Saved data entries

%%

===== design/flow/design.v =====
module RegFile(
		input CLOCK,
		input RESET,
		input [4:0]  	ReadRegister1_IN,
		input [4:0]	ReadRegister2_IN,
		input [31:0] 	WriteData_IN,	
		input [4:0]  	WriteRegister_IN,
		input 		WriteEnable_IN,
		output [31:0] 	ReadData1_OUT,
		output [31:0] 	ReadData2_OUT
);
reg [31:0] Reg [0:31] ;
assign ReadData1_OUT = Reg[ReadRegister1_IN];
assign ReadData2_OUT = Reg[ReadRegister2_IN];
always @(posedge CLOCK or negedge RESET) begin
	if (!RESET) begin
		Reg[0] <= 0;
		Reg[1] <= 0;
		Reg[2] <= 0;
		Reg[3] <= 0;
		Reg[4] <= 0;
		Reg[5] <= 0;
		Reg[6] <= 0;
		Reg[7] <= 0;
		Reg[8] <= 0;
		Reg[9] <= 0;
		Reg[10] <= 0;
		Reg[11] <= 0;
		Reg[12] <= 0;
		Reg[13] <= 0;
		Reg[14] <= 0;
		Reg[15] <= 0;
		Reg[16] <= 0;
		Reg[17] <= 0;
		Reg[18] <= 0;
		Reg[19] <= 0;
		Reg[20] <= 0;
		Reg[21] <= 0;
		Reg[22] <= 0;
		Reg[23] <= 0;
		Reg[24] <= 0;
		Reg[25] <= 0;
		Reg[26] <= 0;
		Reg[27] <= 0;
		Reg[28] <= 0;
		Reg[29] <= 0;
		Reg[30] <= 0;
		Reg[31] <= 0;
	end else if (CLOCK) begin
		if (WriteEnable_IN) begin
			Reg[WriteRegister_IN] <= WriteData_IN;
		end
	end
end
endmodule

===== design/flow/constraint.sdc =====
current_design RegFile

set clk_period 7.5
set clk_io_pct 0.2

create_clock -name clk0 -period $clk_period [get_ports {CLOCK}]

set non_clock_inputs [all_inputs -no_clocks]
set_input_delay [expr $clk_period * $clk_io_pct] -clock clk0 $non_clock_inputs
set_output_delay [expr $clk_period * $clk_io_pct] -clock clk0 [all_outputs]

===== design/flow/config.mk =====
export PLATFORM = sky130hd
export DESIGN_NAME = RegFile
export DESIGN_NICKNAME = RegFile
export VERILOG_FILES = /design/flow/design.v
export SDC_FILE = /design/flow/constraint.sdc
export NUM_CORES = 4
export LEC_CHECK = 1
export CORE_UTILIZATION = 50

%%

*Exercise*
Copy each line of the entries in which the string "expr" is found.

*Task answer*
set_input_delay [expr $clk_period * $clk_io_pct] -clock clk0 $non_clock_inputs
set_output_delay [expr $clk_period * $clk_io_pct] -clock clk0 [all_outputs]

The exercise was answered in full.